**Work to be completed:**
Once you find the line with "end else if (rnd[N-2:0] == '0) begin" in the data that follows, repeat it and every line after it exactly, through the line with "set_load 0.05 [all_outputs]".

(Stored items)
>>>>>
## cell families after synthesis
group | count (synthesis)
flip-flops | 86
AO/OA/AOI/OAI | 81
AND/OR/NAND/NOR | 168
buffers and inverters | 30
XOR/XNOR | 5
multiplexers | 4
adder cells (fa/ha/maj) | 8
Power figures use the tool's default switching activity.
**src/rtl/add_sub_pkg.sv**
```systemverilog
// Shared word width and sequencer state encoding for the multi-precision add/sub sequencer.
package add_sub_pkg;
  localparam int WORD_W = 32;
  typedef enum logic [1:0] {IDLE, ISSUE, WAIT, DONE} mp_state_t;
endpackage

```
**src/rtl/mp_add_sub_seq_if.sv**
```systemverilog
// Request, word-stage and result signals of the multi-precision add/sub sequencer.
interface mp_add_sub_seq_if
  import add_sub_pkg::*;
#(parameter int NWORDS = 4);
  logic                     in_valid;
  logic                     in_ready;
  logic [NWORDS*WORD_W-1:0] in_a;
  logic [NWORDS*WORD_W-1:0] in_b;
  logic                     in_ci;
  logic                     in_sub;
  logic [WORD_W-1:0]        as_a;
  logic [WORD_W-1:0]        as_b;
  logic                     as_ci;
  logic                     as_sub;
  logic [WORD_W-1:0]        as_s;
  logic                     as_co;
  logic                     out_valid;
  logic                     out_ready;
  logic [NWORDS*WORD_W-1:0] out_res;
  logic                     out_co;
  logic                     out_zero;
  logic                     out_ovf;

  modport slave (
    input  in_valid, in_a, in_b, in_ci, in_sub, as_s, as_co, out_ready,
    output in_ready, as_a, as_b, as_ci, as_sub, out_valid, out_res, out_co, out_zero, out_ovf
  );
  modport master (
    output in_valid, in_a, in_b, in_ci, in_sub, as_s, as_co, out_ready,
    input  in_ready, as_a, as_b, as_ci, as_sub, out_valid, out_res, out_co, out_zero, out_ovf
  );
endinterface

```
**src/rtl/mp_add_sub_seq.sv**
```systemverilog
// Multi-precision add/sub sequencer: walks NWORDS words LSW first through an external 1-cycle stage.
// Optional result flags (out_zero, out_ovf) are built when ADD_SUB_FLAGS_EN is defined.
module mp_add_sub_seq
  import add_sub_pkg::*;
#(parameter int NWORDS = 4)
(
  input logic             clk,
  input logic             rst_n,
  mp_add_sub_seq_if.slave bus
);
  localparam int IDX_W = (NWORDS > 1) ? $clog2(NWORDS) : 1;
  localparam logic [IDX_W-1:0] LAST = IDX_W'(NWORDS - 1);

  mp_state_t                     r_state, w_state_nx;
  logic [IDX_W-1:0]              r_idx;
  logic [IDX_W-1:0]              w_idx_nx;
  logic [NWORDS-1:0][WORD_W-1:0] r_a, r_b, r_res;
  logic [NWORDS-1:0][WORD_W-1:0] w_res_nx;
  logic                          r_sub, r_carry;
  logic [WORD_W-1:0]             r_as_a, r_as_b;
  logic                          r_as_ci, r_as_sub;
  logic                          w_accept, w_capture, w_last;

  assign w_accept  = (r_state == IDLE) && bus.in_valid;
  assign w_capture = (r_state == WAIT);
  assign w_last    = (r_idx == LAST);
  assign w_idx_nx  = r_idx + 1'b1;

  always_ff @(posedge clk or negedge rst_n) begin
    if (!rst_n) r_state <= IDLE;
    else        r_state <= w_state_nx;
  end

  always_comb begin
    w_state_nx = r_state;
    case (r_state)
      IDLE:    if (bus.in_valid) w_state_nx = ISSUE;
      ISSUE:   w_state_nx = WAIT;
      WAIT:    w_state_nx = w_last ? DONE : ISSUE;
      DONE:    if (bus.out_ready) w_state_nx = IDLE;
      default: w_state_nx = IDLE;
    endcase
  end

  always_comb begin
    w_res_nx        = r_res;
    w_res_nx[r_idx] = bus.as_s;
  end

  // Stage inputs are registered and loaded on the edge entering ISSUE, so they hold elsewhere.
  always_ff @(posedge clk or negedge rst_n) begin
    if (!rst_n) begin
      r_a      <= '0;
      r_b      <= '0;
      r_res    <= '0;
      r_sub    <= 1'b0;
      r_carry  <= 1'b0;
      r_idx    <= '0;
      r_as_a   <= '0;
      r_as_b   <= '0;
      r_as_ci  <= 1'b0;
      r_as_sub <= 1'b0;
    end else begin
      if (w_accept) begin
        r_a      <= bus.in_a;
        r_b      <= bus.in_b;
        r_sub    <= bus.in_sub;
        r_carry  <= bus.in_ci;
        r_idx    <= '0;
        r_as_a   <= bus.in_a[WORD_W-1:0];
        r_as_b   <= bus.in_b[WORD_W-1:0];
        r_as_ci  <= bus.in_ci;
        r_as_sub <= bus.in_sub;
      end
      if (w_capture) begin
        r_res   <= w_res_nx;
        r_carry <= bus.as_co;
        if (!w_last) begin
          r_idx   <= w_idx_nx;
          r_as_a  <= r_a[w_idx_nx];
          r_as_b  <= r_b[w_idx_nx];
          r_as_ci <= bus.as_co;
        end
      end
    end
  end

  assign bus.in_ready  = (r_state == IDLE);
  assign bus.out_valid = (r_state == DONE);
  assign bus.out_res   = r_res;
  assign bus.out_co    = r_carry;
  assign bus.as_a      = r_as_a;
  assign bus.as_b      = r_as_b;
  assign bus.as_ci     = r_as_ci;
  assign bus.as_sub    = r_as_sub;

`ifdef ADD_SUB_FLAGS_EN
  logic r_zero, r_ovf;
  logic w_a_msb, w_b_msb, w_s_msb;

  assign w_a_msb = r_a[NWORDS-1][WORD_W-1];
  assign w_b_msb = r_b[NWORDS-1][WORD_W-1];
  assign w_s_msb = bus.as_s[WORD_W-1];

  // Flags are taken from the final word as it lands, so they align with out_valid.
  always_ff @(posedge clk or negedge rst_n) begin
    if (!rst_n) begin
      r_zero <= 1'b0;
      r_ovf  <= 1'b0;
    end else if (w_capture && w_last) begin
      r_zero <= (w_res_nx == '0);
      r_ovf  <= r_sub ? ((w_a_msb != w_b_msb) && (w_s_msb != w_a_msb))
                      : ((w_a_msb == w_b_msb) && (w_s_msb != w_a_msb));
    end
  end

  assign bus.out_zero = r_zero;
  assign bus.out_ovf  = r_ovf;
`else
  assign bus.out_zero = 1'b0;
  assign bus.out_ovf  = 1'b0;
`endif

endmodule

```
**src/flat_wrapper.sv**
```systemverilog
// flat-port wrapper written by rule: the top's interface ports become plain ports
module mp_add_sub_seq_flat import add_sub_pkg::*;
#(parameter int NWORDS = 4)
  (clk, rst_n, bus_in_valid, bus_in_a, bus_in_b, bus_in_ci, bus_in_sub, bus_as_s, bus_as_co, bus_out_ready, bus_in_ready, bus_as_a, bus_as_b, bus_as_ci, bus_as_sub, bus_out_valid, bus_out_res, bus_out_co, bus_out_zero, bus_out_ovf);
  mp_add_sub_seq_if #(.NWORDS(NWORDS)) bus_i ();
  input logic clk;
  input logic rst_n;
  input wire logic [$bits(bus_i.in_valid)-1:0] bus_in_valid;
  input wire logic [$bits(bus_i.in_a)-1:0] bus_in_a;
  input wire logic [$bits(bus_i.in_b)-1:0] bus_in_b;
  input wire logic [$bits(bus_i.in_ci)-1:0] bus_in_ci;
  input wire logic [$bits(bus_i.in_sub)-1:0] bus_in_sub;
  input wire logic [$bits(bus_i.as_s)-1:0] bus_as_s;
  input wire logic [$bits(bus_i.as_co)-1:0] bus_as_co;
  input wire logic [$bits(bus_i.out_ready)-1:0] bus_out_ready;
  output wire logic [$bits(bus_i.in_ready)-1:0] bus_in_ready;
  output wire logic [$bits(bus_i.as_a)-1:0] bus_as_a;
  output wire logic [$bits(bus_i.as_b)-1:0] bus_as_b;
  output wire logic [$bits(bus_i.as_ci)-1:0] bus_as_ci;
  output wire logic [$bits(bus_i.as_sub)-1:0] bus_as_sub;
  output wire logic [$bits(bus_i.out_valid)-1:0] bus_out_valid;
  output wire logic [$bits(bus_i.out_res)-1:0] bus_out_res;
  output wire logic [$bits(bus_i.out_co)-1:0] bus_out_co;
  output wire logic [$bits(bus_i.out_zero)-1:0] bus_out_zero;
  output wire logic [$bits(bus_i.out_ovf)-1:0] bus_out_ovf;
  assign bus_i.in_valid = bus_in_valid;
  assign bus_i.in_a = bus_in_a;
  assign bus_i.in_b = bus_in_b;
  assign bus_i.in_ci = bus_in_ci;
  assign bus_i.in_sub = bus_in_sub;
  assign bus_i.as_s = bus_as_s;
  assign bus_i.as_co = bus_as_co;
  assign bus_i.out_ready = bus_out_ready;
  assign bus_in_ready = bus_i.in_ready;
  assign bus_as_a = bus_i.as_a;
  assign bus_as_b = bus_i.as_b;
  assign bus_as_ci = bus_i.as_ci;
  assign bus_as_sub = bus_i.as_sub;
  assign bus_out_valid = bus_i.out_valid;
  assign bus_out_res = bus_i.out_res;
  assign bus_out_co = bus_i.out_co;
  assign bus_out_zero = bus_i.out_zero;
  assign bus_out_ovf = bus_i.out_ovf;
  mp_add_sub_seq #(.NWORDS(NWORDS)) u_core (.clk(clk), .rst_n(rst_n), .bus(bus_i));
endmodule
```
[src/rtl/posit_defines.sv]
// Shared types and helpers for the quire-to-posit rounding pipeline.
// Holds the per-stage flag bundle and posit/quire geometry functions.
package posit_defines;

  typedef struct packed {
    logic sign;
    logic zero;
    logic nar;
  } quire_flags_t;

  function automatic int quire_frac(input int n, input int es);
    return (1 << (es + 1)) * (n - 2);
  endfunction

  // Fraction bits kept after normalisation: largest fraction plus guard.
  function automatic int keep_bits(input int n, input int es);
    return (n - 2 - es > 0) ? (n - 2 - es) : 1;
  endfunction

  function automatic logic [63:0] maxpos_field(input int n);
    return (64'd1 << (n - 1)) - 64'd1;
  endfunction

  function automatic logic [63:0] minpos_field();
    return 64'd1;
  endfunction

endpackage

[src/rtl/LOD_N.sv]
// Leading-one detector: returns the count of zeros above the first one.
// An all-zero input reports zero; callers flag that case separately.
module LOD_N #(
  parameter int N = 128
) (
  input  logic [N-1:0]         vec,
  output logic [$clog2(N)-1:0] lzc
);

  logic found;

  always_comb begin
    lzc   = '0;
    found = 1'b0;
    for (int i = N - 1; i >= 0; i--) begin
      if (!found && vec[i]) begin
        found = 1'b1;
        lzc   = $clog2(N)'(N - 1 - i);
      end
    end
  end

endmodule

[src/rtl/posit_quire_round_pipe.sv]
// Three-stage pipeline rounding a fixed-point quire to an n-bit posit.
// Stages: sign/magnitude, normalise, regime build and RNE rounding.
module posit_quire_round_pipe
  import posit_defines::*;
#(
  parameter int QUIRE_WIDTH = 128,
  parameter int POSIT_WIDTH = 16,
  parameter int POSIT_ES    = 1,
  parameter int QUIRE_FRAC  = quire_frac(POSIT_WIDTH, POSIT_ES)
) (
  input  logic                   clk,
  input  logic                   rst,
  input  logic [QUIRE_WIDTH-1:0] s_quire,
  input  logic                   s_valid,
  output logic                   s_ready,
  output logic [POSIT_WIDTH-1:0] m_posit,
  output logic                   m_inexact,
  output logic                   m_sat,
  output logic                   m_valid,
  input  logic                   m_ready
);

  localparam int QW = QUIRE_WIDTH;
  localparam int N  = POSIT_WIDTH;
  localparam int LW = $clog2(QW);
  localparam int SW = LW + 2;
  localparam int FB = keep_bits(N, POSIT_ES);
  localparam int B  = 2 + POSIT_ES + FB;
  localparam int X  = B + N;

  localparam logic [N-2:0] MAXF = (N-1)'(maxpos_field(N));
  localparam logic [N-2:0] MINF = (N-1)'(minpos_field());

  typedef struct packed {
    quire_flags_t   f;
    logic [QW-1:0]  mag;
  } s1_t;

  typedef struct packed {
    quire_flags_t   f;
    logic [SW-1:0]  scale;
    logic           hidden;
    logic [FB-1:0]  frac;
    logic           sticky;
  } s2_t;

  logic en;
  logic v1, v2;
  s1_t  s1_d, s1_q;
  s2_t  s2_d, s2_q;

  assign en      = ~m_valid | m_ready;
  assign s_ready = en;

  always_comb begin
    s1_d        = '0;
    s1_d.f.sign = s_quire[QW-1];
    s1_d.f.zero = ~|s_quire;
    s1_d.f.nar  = s_quire[QW-1] & ~|s_quire[QW-2:0];
    s1_d.mag    = s_quire[QW-1] ? -s_quire : s_quire;
  end

  logic [LW-1:0] lzc;
  logic [QW-1:0] norm;

  LOD_N #(.N(QW)) u_lod (
    .vec (s1_q.mag),
    .lzc (lzc)
  );

  always_comb begin
    norm        = s1_q.mag << lzc;
    s2_d        = '0;
    s2_d.f      = s1_q.f;
    s2_d.scale  = SW'(QW - 1 - QUIRE_FRAC) - SW'(lzc);
    s2_d.hidden = norm[QW-1];
    s2_d.frac   = norm[QW-2 -: FB];
    s2_d.sticky = |norm[QW-2-FB:0];
  end

  logic signed [SW-1:0] k;
  logic [SW-1:0]        sh, shc;
  logic [B-1:0]         exp_b, base;
  logic signed [X-1:0]  vec_s;
  logic [X-1:0]         shifted;
  logic [N-2:0]         fld, mag_f;
  logic                 grd, stk, clamp, zero_c;
  logic [N-1:0]         rnd, pos;
  logic [N-1:0]         posit_d;
  logic                 inexact_d, sat_d;

  // Arithmetic shift of "10.." or "01.." grows the regime run with the
  // correct fill bit, so both regime signs share one shifter.
  always_comb begin
    k       = $signed(s2_q.scale) >>> POSIT_ES;
    sh      = k[SW-1] ? ~k : k;
    shc     = (sh > SW'(N)) ? SW'(N) : sh;
    exp_b   = B'(s2_q.scale) & B'((1 << POSIT_ES) - 1);
    base    = (B'({~k[SW-1], k[SW-1]}) << (POSIT_ES + FB))
            | (exp_b << FB)
            | B'(s2_q.frac);
    vec_s   = {base, {N{1'b0}}};
    shifted = vec_s >>> shc;
    fld     = shifted[X-1 -: N-1];
    grd     = shifted[X-N];
    stk     = (|shifted[X-N-1:0]) | s2_q.sticky;
    rnd     = {1'b0, fld} + {{(N-1){1'b0}}, grd & (stk | fld[0])};
    clamp   = 1'b0;
    mag_f   = rnd[N-2:0];
    if (rnd[N-1]) begin
      mag_f = MAXF;
      clamp = 1'b1;
    end else if (rnd[N-2:0] == '0) begin
      mag_f = MINF;
      clamp = 1'b1;
    end
    pos    = {1'b0, mag_f};
    zero_c = s2_q.f.zero | ~s2_q.hidden;
  end

  always_comb begin
    posit_d   = '0;
    inexact_d = 1'b0;
    sat_d     = 1'b0;
    unique case (1'b1)
      s2_q.f.nar: begin
        posit_d = {1'b1, {(N-1){1'b0}}};
      end
      zero_c: begin
        posit_d = '0;
      end
      default: begin
        posit_d   = s2_q.f.sign ? -pos : pos;
        inexact_d = grd | stk | clamp;
        sat_d     = clamp;
      end
    endcase
  end

  always_ff @(posedge clk) begin
    if (rst) begin
      v1        <= 1'b0;
      v2        <= 1'b0;
      m_valid   <= 1'b0;
      m_posit   <= '0;
      m_inexact <= 1'b0;
      m_sat     <= 1'b0;
    end else if (en) begin
      v1      <= s_valid;
      v2      <= v1;
      m_valid <= v2;
      if (v2) begin
        m_posit   <= posit_d;
        m_inexact <= inexact_d;
        m_sat     <= sat_d;
      end
    end
  end

  always_ff @(posedge clk) begin
    if (en && s_valid) s1_q <= s1_d;
    if (en && v1)      s2_q <= s2_d;
  end

endmodule

[config.mk]
export PLATFORM = sky130hd
export DESIGN_NAME = posit_quire_round_pipe
export DESIGN_NICKNAME = d
export VERILOG_FILES = /design/src/rtl/posit_defines.sv /design/src/rtl/LOD_N.sv /design/src/rtl/posit_quire_round_pipe.sv
export SDC_FILE = /design/constraint.sdc
export NUM_CORES = 1
export LEC_CHECK = 0
export CORE_UTILIZATION = 50
export DETAILED_ROUTE_END_ITERATION = 8
export GPL_TIMING_DRIVEN = 1
export HOLD_SLACK_MARGIN = 0.06
export PLACE_DENSITY = 0.78
export SKIP_LAST_GASP = 1
export SYNTH_ARGS = -nofsm -noshare
export SYNTH_HDL_FRONTEND = slang
export SYNTH_SLANG_ARGS = --single-unit
[constraint.sdc]
create_clock -name clk -period 17 [get_ports clk]
set_clock_uncertainty 0.2 [all_clocks]
set_input_delay 3.4 -clock clk [delete_from_list [all_inputs] [get_ports clk]]
set_output_delay 3.4 -clock clk [all_outputs]
set_load 0.05 [all_outputs]
Word level (Yosys, flattened, before mapping). Cells that the tools add are included.

Output and inout port bits: 20. Input port bits: 132. Flip-flop bits (word level): 178.

Bitwise gates (word level): 14. Shift-type cells: 2. Add/subtract/negate cells: 4. Muxes and demuxes: 265. $lt $le $gt $ge: 1. Reductions and logical operators: 265.

Operators by type and width (number): $mux W7 (64); $mux W6 (32); $mux W1 (132); $logic_and A1 B1 Y1 (129); $logic_not A1 Y1 (129); $neg A128 Y128 (1); $reduce_or A128 Y1 (1); $shl A128 B7 Y128 (1); $mux W127 (1); $reduce_or A127 Y1 (1); $reduce_or A114 Y1 (1); $mux W5 (16); $mux W4 (8); $pmux W16 S2 (1); $sshr A32 B9 Y32 (1); $mux W15 (2); $mux W9 (2); $add A15 B1 Y16 (1); $mux W16 (1); $neg A15 Y16 (1); $or A16 B13 Y16 (1); $or A16 B14 Y16 (1); $reduce_or A16 Y1 (1); $logic_not A15 Y1 (1); other kinds (10) (22).

Longest topological paths before layout. Gate-level depths: netlist (run 1).

Depth in word-level cells: 384. Depth in mapped cells: 29.

Cells and area by module. From an unflattened synthesis (run 1), not the netlist that was laid out.

Cell total of the unflattened synthesis: 2581. Area total of the unflattened synthesis: 20716.1 µm².

Modules (own cells, without submodules): posit_quire_round_pipe (instances 1, area an instance 18436.4 µm², cells each 2207); LOD_N (instances 1, area an instance 2279.7 µm², cells each 374).

Least setup slack after synthesis (run 1). OpenSTA, ideal clock, no wires.

Kind: input -> register. Start: input port m_ready. End: register s1_q[0] (netlist name) (enable). Arrival time: 7.240 ns. Required time: 16.295 ns. Path buffers: 1. Library setup time: 0.505 ns. Setup slack: 9.055 ns. Stages: 3. Cells stage by stage: nand2b_1 -> clkbuf_1 -> and2_1.

Cells in the longest elaborated chain, start to end: 2.

RTL lines: start, declared (RTL line posit_quire_round_pipe.sv:20) `input logic m_ready`; $or A1 B1 Y1 (RTL line posit_quire_round_pipe.sv:52) `assign en = ~m_valid | m_ready;`; via s_ready (RTL line posit_quire_round_pipe.sv:15) `output logic s_ready,`; $logic_and A1 B1 Y1 (RTL line posit_quire_round_pipe.sv:161) `if (en && s_valid) s1_q <= s1_d;`; end signal, assigned (RTL line posit_quire_round_pipe.sv:161); end, declared (RTL line posit_quire_round_pipe.sv:49) `s1_t s1_d, s1_q;`.

The timed path passes the listed nets, and every way through them passes these cells. A chain may end at the register's enable or synchronous reset.

Worst setup path in the final report (run 1).
Start: input port m_ready. End: output port s_ready.

Cells in the longest elaborated chain, start to end: 1.

RTL lines (RTL line): $or A1 B1 Y1 (posit_quire_round_pipe.sv:52); end, declared (posit_quire_round_pipe.sv:15).

Every way passes these cells.
==> src/rtl/instr_fetch_unit_pkg.sv <==
// Shared types and constants for the instruction fetch stage.
package instr_fetch_unit_pkg;

    typedef enum logic [1:0] {
        ST_REQ  = 2'd0,
        ST_WAIT = 2'd1,
        ST_HOLD = 2'd2,
        ST_ERR  = 2'd3
    } fetch_state_e;

    localparam logic [31:0] NOP_INSTR_DEFAULT = 32'h0000_0000;
    localparam int unsigned OPCODE_MSB        = 31;
    localparam int unsigned OPCODE_LSB        = 26;
    localparam logic [31:0] WORD_BYTES        = 32'd4;

    function automatic logic [31:0] align_word(input logic [31:0] addr);
        return {addr[31:2], 2'b00};
    endfunction

endpackage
<<<<<
**Solution to the problem:**
    end else if (rnd[N-2:0] == '0) begin
      mag_f = MINF;
      clamp = 1'b1;
    end
    pos    = {1'b0, mag_f};
    zero_c = s2_q.f.zero | ~s2_q.hidden;
  end

  always_comb begin
    posit_d   = '0;
    inexact_d = 1'b0;
    sat_d     = 1'b0;
    unique case (1'b1)
      s2_q.f.nar: begin
        posit_d = {1'b1, {(N-1){1'b0}}};
      end
      zero_c: begin
        posit_d = '0;
      end
      default: begin
        posit_d   = s2_q.f.sign ? -pos : pos;
        inexact_d = grd | stk | clamp;
        sat_d     = clamp;
      end
    endcase
  end

  always_ff @(posedge clk) begin
    if (rst) begin
      v1        <= 1'b0;
      v2        <= 1'b0;
      m_valid   <= 1'b0;
      m_posit   <= '0;
      m_inexact <= 1'b0;
      m_sat     <= 1'b0;
    end else if (en) begin
      v1      <= s_valid;
      v2      <= v1;
      m_valid <= v2;
      if (v2) begin
        m_posit   <= posit_d;
        m_inexact <= inexact_d;
        m_sat     <= sat_d;
      end
    end
  end

  always_ff @(posedge clk) begin
    if (en && s_valid) s1_q <= s1_d;
    if (en && v1)      s2_q <= s2_d;
  end

endmodule

[config.mk]
export PLATFORM = sky130hd
export DESIGN_NAME = posit_quire_round_pipe
export DESIGN_NICKNAME = d
export VERILOG_FILES = /design/src/rtl/posit_defines.sv /design/src/rtl/LOD_N.sv /design/src/rtl/posit_quire_round_pipe.sv
export SDC_FILE = /design/constraint.sdc
export NUM_CORES = 1
export LEC_CHECK = 0
export CORE_UTILIZATION = 50
export DETAILED_ROUTE_END_ITERATION = 8
export GPL_TIMING_DRIVEN = 1
export HOLD_SLACK_MARGIN = 0.06
export PLACE_DENSITY = 0.78
export SKIP_LAST_GASP = 1
export SYNTH_ARGS = -nofsm -noshare
export SYNTH_HDL_FRONTEND = slang
export SYNTH_SLANG_ARGS = --single-unit
[constraint.sdc]
create_clock -name clk -period 17 [get_ports clk]
set_clock_uncertainty 0.2 [all_clocks]
set_input_delay 3.4 -clock clk [delete_from_list [all_inputs] [get_ports clk]]
set_output_delay 3.4 -clock clk [all_outputs]
set_load 0.05 [all_outputs]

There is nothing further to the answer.